Then, we use Kolmogorov's three-series theorem https://en.wikipedia.org/wiki/Kolmogorov%27s_three-series_theorem

Thus, it suffices to verify the three conditions. For any $A>0$,

(1) $$\sum^\infty_{n=1} P(|X_n > A|) \le \sum^\infty_{n=1} A^{-2}E[X_n^2] =\sum^\infty_{n=1} A^{-2}Var[X_n] \le \infty $$

(2) $$\sum^\infty_{n=1} E[X_n 1_{X_n\le A }] = - \sum^\infty_{n=1} E[X_n 1_{X_n> A }] ,$$

and $$\sum^\infty_{n=1} |E[X_n 1_{X_n> A }]| \le \sum^\infty_{n=1} E[|X_n 1_{|X_n|> A }|] \le A^{-1} \sum^\infty_{n=1} E[|X_n^2 | ] < \infty,$$ which implies that $\sum^\infty_{n=1} E[X_n 1_{X_n\le A }]$ converges.

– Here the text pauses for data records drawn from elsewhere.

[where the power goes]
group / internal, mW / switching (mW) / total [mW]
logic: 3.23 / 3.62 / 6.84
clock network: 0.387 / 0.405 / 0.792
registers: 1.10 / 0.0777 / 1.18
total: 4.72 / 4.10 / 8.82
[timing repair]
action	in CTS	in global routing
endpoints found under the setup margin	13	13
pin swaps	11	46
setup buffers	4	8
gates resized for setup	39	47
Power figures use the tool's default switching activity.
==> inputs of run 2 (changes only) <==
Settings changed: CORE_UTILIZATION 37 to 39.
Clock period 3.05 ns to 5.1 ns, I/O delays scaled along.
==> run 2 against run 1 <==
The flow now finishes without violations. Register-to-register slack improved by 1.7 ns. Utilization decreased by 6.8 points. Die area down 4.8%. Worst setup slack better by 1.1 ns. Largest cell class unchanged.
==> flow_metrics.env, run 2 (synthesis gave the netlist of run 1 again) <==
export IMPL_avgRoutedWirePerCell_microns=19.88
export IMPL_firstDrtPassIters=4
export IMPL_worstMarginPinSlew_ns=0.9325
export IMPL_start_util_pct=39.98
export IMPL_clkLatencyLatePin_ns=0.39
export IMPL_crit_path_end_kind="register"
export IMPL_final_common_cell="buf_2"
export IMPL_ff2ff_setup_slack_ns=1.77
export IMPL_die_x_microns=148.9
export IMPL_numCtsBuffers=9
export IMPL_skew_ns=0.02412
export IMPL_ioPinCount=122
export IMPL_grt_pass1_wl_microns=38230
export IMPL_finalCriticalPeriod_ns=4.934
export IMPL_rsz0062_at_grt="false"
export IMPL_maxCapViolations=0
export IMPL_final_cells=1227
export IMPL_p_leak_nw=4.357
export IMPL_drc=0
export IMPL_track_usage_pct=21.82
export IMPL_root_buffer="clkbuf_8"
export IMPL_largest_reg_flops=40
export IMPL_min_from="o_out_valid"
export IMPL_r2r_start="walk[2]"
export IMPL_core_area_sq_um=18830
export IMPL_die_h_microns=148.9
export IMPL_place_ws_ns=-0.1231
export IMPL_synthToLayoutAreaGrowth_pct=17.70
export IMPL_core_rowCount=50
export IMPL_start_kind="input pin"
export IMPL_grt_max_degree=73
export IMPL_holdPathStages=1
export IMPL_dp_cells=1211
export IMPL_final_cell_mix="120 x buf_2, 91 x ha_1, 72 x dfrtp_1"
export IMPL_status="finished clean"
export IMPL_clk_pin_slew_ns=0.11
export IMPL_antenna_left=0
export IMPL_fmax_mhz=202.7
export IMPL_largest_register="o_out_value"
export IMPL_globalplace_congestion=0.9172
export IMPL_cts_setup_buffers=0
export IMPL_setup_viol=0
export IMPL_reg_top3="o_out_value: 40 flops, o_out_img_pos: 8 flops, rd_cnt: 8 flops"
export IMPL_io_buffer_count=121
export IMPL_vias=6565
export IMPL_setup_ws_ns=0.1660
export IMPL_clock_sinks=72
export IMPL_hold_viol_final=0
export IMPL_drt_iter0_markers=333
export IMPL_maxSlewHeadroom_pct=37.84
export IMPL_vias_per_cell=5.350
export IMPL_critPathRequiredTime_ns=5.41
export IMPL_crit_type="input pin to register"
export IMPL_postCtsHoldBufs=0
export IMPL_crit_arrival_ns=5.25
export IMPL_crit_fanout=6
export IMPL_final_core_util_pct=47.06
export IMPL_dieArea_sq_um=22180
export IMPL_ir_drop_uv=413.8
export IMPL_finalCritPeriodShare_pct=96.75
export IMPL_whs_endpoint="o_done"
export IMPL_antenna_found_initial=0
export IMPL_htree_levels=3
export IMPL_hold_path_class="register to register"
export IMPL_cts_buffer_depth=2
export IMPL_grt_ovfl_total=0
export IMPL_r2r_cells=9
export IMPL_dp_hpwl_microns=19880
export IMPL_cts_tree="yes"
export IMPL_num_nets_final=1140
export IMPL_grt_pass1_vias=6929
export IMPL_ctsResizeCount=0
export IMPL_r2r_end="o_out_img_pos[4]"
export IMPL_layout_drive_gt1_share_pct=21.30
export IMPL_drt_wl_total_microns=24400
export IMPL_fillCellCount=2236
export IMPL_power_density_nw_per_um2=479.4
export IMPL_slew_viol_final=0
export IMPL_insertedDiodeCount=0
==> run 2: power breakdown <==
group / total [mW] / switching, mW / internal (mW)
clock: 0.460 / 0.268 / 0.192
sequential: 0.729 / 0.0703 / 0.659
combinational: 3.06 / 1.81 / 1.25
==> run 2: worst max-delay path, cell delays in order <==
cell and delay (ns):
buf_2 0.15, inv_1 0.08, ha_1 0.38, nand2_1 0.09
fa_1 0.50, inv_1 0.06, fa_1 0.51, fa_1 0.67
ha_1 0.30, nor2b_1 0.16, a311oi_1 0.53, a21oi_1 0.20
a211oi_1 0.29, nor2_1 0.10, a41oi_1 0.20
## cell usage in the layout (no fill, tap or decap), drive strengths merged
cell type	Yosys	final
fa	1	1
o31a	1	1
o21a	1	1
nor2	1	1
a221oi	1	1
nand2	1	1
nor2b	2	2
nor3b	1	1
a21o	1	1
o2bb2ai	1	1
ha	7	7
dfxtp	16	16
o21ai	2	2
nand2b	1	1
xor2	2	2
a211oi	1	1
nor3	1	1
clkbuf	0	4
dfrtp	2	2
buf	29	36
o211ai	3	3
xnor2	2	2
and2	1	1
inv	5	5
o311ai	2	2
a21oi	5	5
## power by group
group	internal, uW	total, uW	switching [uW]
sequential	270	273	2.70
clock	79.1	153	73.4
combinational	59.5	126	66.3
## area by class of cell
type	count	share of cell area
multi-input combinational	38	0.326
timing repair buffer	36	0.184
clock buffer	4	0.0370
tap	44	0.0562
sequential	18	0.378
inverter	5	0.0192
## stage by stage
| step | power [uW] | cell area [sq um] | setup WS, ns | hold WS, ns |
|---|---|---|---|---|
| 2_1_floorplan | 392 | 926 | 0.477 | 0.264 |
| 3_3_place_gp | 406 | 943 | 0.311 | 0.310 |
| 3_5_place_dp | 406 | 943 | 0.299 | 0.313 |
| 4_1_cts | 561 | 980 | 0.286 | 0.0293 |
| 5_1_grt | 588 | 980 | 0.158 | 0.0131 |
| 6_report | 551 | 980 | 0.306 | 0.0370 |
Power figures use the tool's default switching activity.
===== config.mk =====
export PLATFORM = sky130hd
export DESIGN_NAME = capture_write_control
export DESIGN_NICKNAME = d
export VERILOG_FILES = /design/src/common/sample_pkg.sv /design/src/common/capture_pkg.sv /design/src/capture/capture_write_control.sv
export SDC_FILE = /design/constraint.sdc
export NUM_CORES = 1
export LEC_CHECK = 0
export BUFFER_PORTS_ARGS = -buffer_cell sky130_fd_sc_hd__buf_4
export CAP_MARGIN = 0
export CORE_MARGIN = 10
export CORE_UTILIZATION = 35
export DETAILED_ROUTE_END_ITERATION = 7
export PLACE_DENSITY_LB_ADDON = 0.08
export SETUP_SLACK_MARGIN = 0.05
export SLEW_MARGIN = 5
export SYNTH_ARGS = -nofsm -noshare
export SYNTH_HDL_FRONTEND = slang
export SYNTH_SLANG_ARGS = --single-unit

===== constraint.sdc =====
create_clock -name clock -period 5 [get_ports clock]
set_input_delay 0.25 -clock clock [delete_from_list [all_inputs] [get_ports clock]]
set_output_delay 0.25 -clock clock [all_outputs]
set_load 0.05 [all_outputs]
`src/hw/flash_cfg.svh`:
```
`ifndef FLASH_CFG_SVH
`define FLASH_CFG_SVH

// ==========================================================================
// Array geometry
// ==========================================================================
`define FLASH_MEM_BYTES     1024
`define FLASH_ADDR_BITS     10
`define FLASH_SECTOR_BYTES  256   // Erase granule for 20h
`define FLASH_PAGE_BYTES    256   // Program wrap boundary for 02h

// ==========================================================================
// Status register and fill values
// ==========================================================================
`define FLASH_STATUS_RESET  8'h40 // QE set and WIP never set
`define FLASH_WEL_BIT       1
`define FLASH_ERASED_BYTE   8'hFF

// JEDEC identification bytes
`define FLASH_ID_MFR        8'hEF
`define FLASH_ID_TYPE       8'h40
`define FLASH_ID_CAP        8'h18

`endif

```
`src/hw/flash_pkg.sv`:
```
`include "flash_cfg.svh"

package flash_pkg;

  // ========================================================================
  // Encodings
  // ========================================================================
  typedef enum logic [7:0] {
    OP_PP        = 8'h02,
    OP_RDSR      = 8'h05,
    OP_WREN      = 8'h06,
    OP_FAST_READ = 8'h0B,
    OP_SE        = 8'h20,
    OP_CE_ALT    = 8'h60,
    OP_RDID      = 8'h9F,
    OP_CE        = 8'hC7
  } flash_opcode_t;

  // Decoder position within one selection
  typedef enum logic [2:0] {
    PH_IDLE,
    PH_ADDR,
    PH_DUMMY,
    PH_DATA_TX,
    PH_DATA_RX,
    PH_IGNORE
  } cmd_phase_t;

  typedef enum logic [3:0] {
    SOP_NONE,
    SOP_WREN,
    SOP_WRITE,
    SOP_ERASE_SECTOR,
    SOP_ERASE_CHIP,
    SOP_CLEAR_WEL,
    SOP_LOAD_STATUS,
    SOP_LOAD_ID,
    SOP_READ          // Array byte for fast read
  } storage_op_t;

  // ========================================================================
  // Stage payloads
  // ========================================================================
  typedef struct packed {
    logic [7:0] data;
    logic       valid;  // One cycle per received byte
    logic       first;  // Opcode byte of the selection
  } rx_byte_t;

  typedef struct packed {
    storage_op_t                 op;
    logic [`FLASH_ADDR_BITS-1:0] addr;
    logic [7:0]                  data;
    logic [1:0]                  id_idx;
  } storage_req_t;

  typedef struct packed {
    logic [7:0] data;
    logic       load;
  } tx_byte_t;

endpackage

```
`src/hw/spi_bit_transmitter.sv`:
```
module spi_bit_transmitter (
  input  logic                SCK,
  input  logic                rst_n,
  input  logic                cs_n,
  input  flash_pkg::tx_byte_t tx,
  input  logic                tx_active,
  output logic                so,
  output logic                so_oe
);

  logic [7:0] shift_q;

  // ==========================================================================
  // Falling edge shifter
  // ==========================================================================
  // Deselect is seen here half a cycle before the rising-edge stages
  always_ff @(negedge SCK or negedge rst_n) begin
    if (!rst_n) begin
      shift_q <= '1;
      so_oe   <= 1'b0;
    end else if (cs_n || !tx_active) begin
      shift_q <= '1;
      so_oe   <= 1'b0;
    end else if (tx.load) begin
      shift_q <= tx.data;  // Bit 7 drives so right away
      so_oe   <= 1'b1;
    end else begin
      shift_q <= {shift_q[6:0], 1'b1};
    end
  end

  assign so = shift_q[7];

  // Output released before the first rising edge of a deselect
  a_oe_off_when_idle: assert property (
    @(posedge SCK) disable iff (!rst_n)
    cs_n |-> !so_oe
  );

endmodule

```
[src/hw/flash_cfg.svh]
`ifndef FLASH_CFG_SVH
`define FLASH_CFG_SVH

// ==========================================================================
// Array geometry
// ==========================================================================
`define FLASH_MEM_BYTES     1024
`define FLASH_ADDR_BITS     10
`define FLASH_SECTOR_BYTES  256   // Erase granule for 20h
`define FLASH_PAGE_BYTES    256   // Program wrap boundary for 02h

// ==========================================================================
// Status register and fill values
// ==========================================================================
`define FLASH_STATUS_RESET  8'h40 // QE set and WIP never set
`define FLASH_WEL_BIT       1
`define FLASH_ERASED_BYTE   8'hFF

// JEDEC identification bytes
`define FLASH_ID_MFR        8'hEF
`define FLASH_ID_TYPE       8'h40
`define FLASH_ID_CAP        8'h18

`endif

[src/hw/flash_pkg.sv]
`include "flash_cfg.svh"

package flash_pkg;

  // ========================================================================
  // Encodings
  // ========================================================================
  typedef enum logic [7:0] {
    OP_PP        = 8'h02,
    OP_RDSR      = 8'h05,
    OP_WREN      = 8'h06,
    OP_FAST_READ = 8'h0B,
    OP_SE        = 8'h20,
    OP_CE_ALT    = 8'h60,
    OP_RDID      = 8'h9F,
    OP_CE        = 8'hC7
  } flash_opcode_t;

  // Decoder position within one selection
  typedef enum logic [2:0] {
    PH_IDLE,
    PH_ADDR,
    PH_DUMMY,
    PH_DATA_TX,
    PH_DATA_RX,
    PH_IGNORE
  } cmd_phase_t;

  typedef enum logic [3:0] {
    SOP_NONE,
    SOP_WREN,
    SOP_WRITE,
    SOP_ERASE_SECTOR,
    SOP_ERASE_CHIP,
    SOP_CLEAR_WEL,
    SOP_LOAD_STATUS,
    SOP_LOAD_ID,
    SOP_READ          // Array byte for fast read
  } storage_op_t;

  // ========================================================================
  // Stage payloads
  // ========================================================================
  typedef struct packed {
    logic [7:0] data;
    logic       valid;  // One cycle per received byte
    logic       first;  // Opcode byte of the selection
  } rx_byte_t;

  typedef struct packed {
    storage_op_t                 op;
    logic [`FLASH_ADDR_BITS-1:0] addr;
    logic [7:0]                  data;
    logic [1:0]                  id_idx;
  } storage_req_t;

  typedef struct packed {
    logic [7:0] data;
    logic       load;
  } tx_byte_t;

endpackage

(3) Finally, $$\sum^\infty_{n=1} |Var[X_n 1_{X_n\le A }] |\le \sum^\infty_{n=1} E[X_n^2 1_{X_n \le A }] + (E[|X_n| 1_{X_n \le A }] )^2 \le 2\sum^\infty_{n=1} E[X_n^2 ] < \infty,$$ where we used Holder's inequality for the second term in the last inequality.